> _TASK INPUT_:
⁂
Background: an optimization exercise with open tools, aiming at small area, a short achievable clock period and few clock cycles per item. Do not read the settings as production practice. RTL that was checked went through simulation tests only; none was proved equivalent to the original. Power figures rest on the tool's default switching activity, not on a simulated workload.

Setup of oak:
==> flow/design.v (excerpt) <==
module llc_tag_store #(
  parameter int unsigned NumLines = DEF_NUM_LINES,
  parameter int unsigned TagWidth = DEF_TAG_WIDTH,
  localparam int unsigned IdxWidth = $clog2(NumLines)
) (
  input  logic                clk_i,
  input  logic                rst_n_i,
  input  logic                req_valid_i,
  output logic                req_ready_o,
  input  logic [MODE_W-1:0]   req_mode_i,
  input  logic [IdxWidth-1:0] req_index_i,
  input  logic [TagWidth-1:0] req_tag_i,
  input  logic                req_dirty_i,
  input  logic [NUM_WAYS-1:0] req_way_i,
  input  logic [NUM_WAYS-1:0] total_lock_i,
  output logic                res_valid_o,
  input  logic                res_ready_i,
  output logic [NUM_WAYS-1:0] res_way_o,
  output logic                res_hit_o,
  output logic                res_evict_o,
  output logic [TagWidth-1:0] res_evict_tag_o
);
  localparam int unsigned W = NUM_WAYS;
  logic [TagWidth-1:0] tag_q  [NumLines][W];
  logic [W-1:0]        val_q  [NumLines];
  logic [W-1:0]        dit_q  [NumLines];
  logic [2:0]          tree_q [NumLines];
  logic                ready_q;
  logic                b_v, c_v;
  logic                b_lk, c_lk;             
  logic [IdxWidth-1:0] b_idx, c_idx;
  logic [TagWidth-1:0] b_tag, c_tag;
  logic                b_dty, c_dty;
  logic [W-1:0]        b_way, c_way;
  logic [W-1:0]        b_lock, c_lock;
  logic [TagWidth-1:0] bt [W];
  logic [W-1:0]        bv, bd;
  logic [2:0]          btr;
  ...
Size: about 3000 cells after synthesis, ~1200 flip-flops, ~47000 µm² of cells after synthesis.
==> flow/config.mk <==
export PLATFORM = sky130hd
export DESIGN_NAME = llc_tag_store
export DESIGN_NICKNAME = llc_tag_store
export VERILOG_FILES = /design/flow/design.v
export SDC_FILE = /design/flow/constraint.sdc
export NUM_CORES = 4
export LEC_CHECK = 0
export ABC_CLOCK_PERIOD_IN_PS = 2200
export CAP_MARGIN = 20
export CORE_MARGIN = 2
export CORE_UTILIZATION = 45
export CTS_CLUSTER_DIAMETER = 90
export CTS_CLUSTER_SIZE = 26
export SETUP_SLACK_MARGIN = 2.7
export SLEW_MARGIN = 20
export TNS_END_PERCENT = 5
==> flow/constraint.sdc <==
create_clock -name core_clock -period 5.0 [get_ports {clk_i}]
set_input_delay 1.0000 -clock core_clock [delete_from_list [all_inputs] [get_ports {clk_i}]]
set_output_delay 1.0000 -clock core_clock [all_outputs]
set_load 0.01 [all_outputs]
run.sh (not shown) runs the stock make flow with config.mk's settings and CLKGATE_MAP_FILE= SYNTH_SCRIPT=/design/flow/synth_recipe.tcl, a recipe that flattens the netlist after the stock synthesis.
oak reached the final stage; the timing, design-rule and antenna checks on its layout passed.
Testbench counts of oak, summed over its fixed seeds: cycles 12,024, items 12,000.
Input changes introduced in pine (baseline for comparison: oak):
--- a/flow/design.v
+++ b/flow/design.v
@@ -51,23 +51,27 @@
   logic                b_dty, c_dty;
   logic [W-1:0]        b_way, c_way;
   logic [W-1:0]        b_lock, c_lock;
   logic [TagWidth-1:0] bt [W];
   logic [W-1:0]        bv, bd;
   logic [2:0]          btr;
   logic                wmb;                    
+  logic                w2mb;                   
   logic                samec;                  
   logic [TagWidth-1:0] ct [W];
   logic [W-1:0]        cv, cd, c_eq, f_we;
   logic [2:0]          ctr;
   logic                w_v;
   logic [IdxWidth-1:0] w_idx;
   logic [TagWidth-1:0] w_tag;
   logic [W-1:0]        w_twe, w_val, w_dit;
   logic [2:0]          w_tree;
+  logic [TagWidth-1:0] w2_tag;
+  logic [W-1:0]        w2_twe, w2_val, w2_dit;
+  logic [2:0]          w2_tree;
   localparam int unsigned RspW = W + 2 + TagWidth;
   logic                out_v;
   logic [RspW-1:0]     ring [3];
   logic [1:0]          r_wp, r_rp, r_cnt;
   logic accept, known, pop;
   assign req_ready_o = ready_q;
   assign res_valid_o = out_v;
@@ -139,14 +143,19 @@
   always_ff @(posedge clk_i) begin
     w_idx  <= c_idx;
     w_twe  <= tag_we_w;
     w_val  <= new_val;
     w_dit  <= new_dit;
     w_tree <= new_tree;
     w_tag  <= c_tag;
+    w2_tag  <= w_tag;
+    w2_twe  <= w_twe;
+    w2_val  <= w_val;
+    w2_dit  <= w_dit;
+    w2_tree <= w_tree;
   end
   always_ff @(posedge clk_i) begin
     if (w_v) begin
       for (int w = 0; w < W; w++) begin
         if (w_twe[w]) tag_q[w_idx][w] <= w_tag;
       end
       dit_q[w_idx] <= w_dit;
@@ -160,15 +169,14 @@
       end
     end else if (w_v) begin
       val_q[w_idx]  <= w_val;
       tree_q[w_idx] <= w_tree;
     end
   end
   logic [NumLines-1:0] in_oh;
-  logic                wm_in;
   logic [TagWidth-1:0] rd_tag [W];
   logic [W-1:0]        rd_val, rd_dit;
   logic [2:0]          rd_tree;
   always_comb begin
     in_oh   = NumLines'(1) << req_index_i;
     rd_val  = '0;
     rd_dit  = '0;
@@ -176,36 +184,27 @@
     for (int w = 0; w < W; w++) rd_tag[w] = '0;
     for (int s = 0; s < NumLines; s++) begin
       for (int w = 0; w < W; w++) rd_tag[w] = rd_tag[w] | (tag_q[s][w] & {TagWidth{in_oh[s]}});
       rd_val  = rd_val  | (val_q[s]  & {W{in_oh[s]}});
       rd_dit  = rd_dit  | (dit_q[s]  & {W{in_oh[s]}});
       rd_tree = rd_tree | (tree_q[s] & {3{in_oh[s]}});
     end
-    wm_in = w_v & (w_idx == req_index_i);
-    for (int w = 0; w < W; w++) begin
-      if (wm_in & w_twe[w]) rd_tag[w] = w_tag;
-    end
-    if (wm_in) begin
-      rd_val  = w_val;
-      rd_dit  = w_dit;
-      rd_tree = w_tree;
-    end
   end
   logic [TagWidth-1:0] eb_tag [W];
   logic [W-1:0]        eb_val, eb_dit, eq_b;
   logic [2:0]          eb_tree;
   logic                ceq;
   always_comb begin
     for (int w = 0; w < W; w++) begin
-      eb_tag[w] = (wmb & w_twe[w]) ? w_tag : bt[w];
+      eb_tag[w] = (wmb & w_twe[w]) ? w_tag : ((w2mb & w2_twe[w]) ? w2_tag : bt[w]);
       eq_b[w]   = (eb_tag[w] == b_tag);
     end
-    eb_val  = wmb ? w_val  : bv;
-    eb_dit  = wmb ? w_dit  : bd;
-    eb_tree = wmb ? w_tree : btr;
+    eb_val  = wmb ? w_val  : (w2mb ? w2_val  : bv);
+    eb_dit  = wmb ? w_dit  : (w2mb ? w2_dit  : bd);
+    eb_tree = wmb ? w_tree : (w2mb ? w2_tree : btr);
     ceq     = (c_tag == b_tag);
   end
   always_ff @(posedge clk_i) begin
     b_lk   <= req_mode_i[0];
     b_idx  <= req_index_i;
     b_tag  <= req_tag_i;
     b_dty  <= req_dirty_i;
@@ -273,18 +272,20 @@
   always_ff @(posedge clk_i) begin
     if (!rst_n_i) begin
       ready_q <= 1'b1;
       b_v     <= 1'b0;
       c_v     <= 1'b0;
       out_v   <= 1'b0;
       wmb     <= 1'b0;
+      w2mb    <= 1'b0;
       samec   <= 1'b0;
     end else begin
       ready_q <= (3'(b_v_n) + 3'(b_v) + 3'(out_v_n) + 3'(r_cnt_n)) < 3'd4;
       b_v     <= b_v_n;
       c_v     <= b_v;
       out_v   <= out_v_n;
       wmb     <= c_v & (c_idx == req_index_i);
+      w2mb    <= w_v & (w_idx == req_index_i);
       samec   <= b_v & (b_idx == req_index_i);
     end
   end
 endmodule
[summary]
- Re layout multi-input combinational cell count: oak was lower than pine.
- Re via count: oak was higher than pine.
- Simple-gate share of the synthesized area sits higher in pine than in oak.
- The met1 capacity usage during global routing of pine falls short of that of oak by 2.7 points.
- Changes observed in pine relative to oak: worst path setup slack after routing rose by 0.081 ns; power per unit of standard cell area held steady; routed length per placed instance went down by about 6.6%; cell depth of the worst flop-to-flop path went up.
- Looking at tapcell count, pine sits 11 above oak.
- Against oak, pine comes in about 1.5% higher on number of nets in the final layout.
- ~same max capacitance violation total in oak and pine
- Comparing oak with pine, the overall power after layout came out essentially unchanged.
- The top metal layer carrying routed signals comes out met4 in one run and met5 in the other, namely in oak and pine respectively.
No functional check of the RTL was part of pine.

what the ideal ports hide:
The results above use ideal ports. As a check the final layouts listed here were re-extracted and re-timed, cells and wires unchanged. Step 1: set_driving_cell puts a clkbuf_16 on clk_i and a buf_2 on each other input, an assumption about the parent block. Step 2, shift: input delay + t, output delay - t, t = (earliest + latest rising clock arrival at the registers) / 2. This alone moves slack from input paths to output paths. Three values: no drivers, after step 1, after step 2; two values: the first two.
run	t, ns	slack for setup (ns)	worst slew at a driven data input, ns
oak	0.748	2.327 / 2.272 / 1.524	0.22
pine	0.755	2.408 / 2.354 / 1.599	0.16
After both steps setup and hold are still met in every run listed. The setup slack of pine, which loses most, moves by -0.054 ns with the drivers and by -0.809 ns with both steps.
⁂
> _YOUR TASK_: What you give back must be the stretch above, starting at the line with "localparam int unsigned W = NUM_WAYS;" and ending at the line with "export DESIGN_NAME = llc_tag_store", copied exactly.

> _RESPONSE TO THIS TASK_:
  localparam int unsigned W = NUM_WAYS;
  logic [TagWidth-1:0] tag_q  [NumLines][W];
  logic [W-1:0]        val_q  [NumLines];
  logic [W-1:0]        dit_q  [NumLines];
  logic [2:0]          tree_q [NumLines];
  logic                ready_q;
  logic                b_v, c_v;
  logic                b_lk, c_lk;             
  logic [IdxWidth-1:0] b_idx, c_idx;
  logic [TagWidth-1:0] b_tag, c_tag;
  logic                b_dty, c_dty;
  logic [W-1:0]        b_way, c_way;
  logic [W-1:0]        b_lock, c_lock;
  logic [TagWidth-1:0] bt [W];
  logic [W-1:0]        bv, bd;
  logic [2:0]          btr;
  ...
Size: about 3000 cells after synthesis, ~1200 flip-flops, ~47000 µm² of cells after synthesis.
==> flow/config.mk <==
export PLATFORM = sky130hd
export DESIGN_NAME = llc_tag_store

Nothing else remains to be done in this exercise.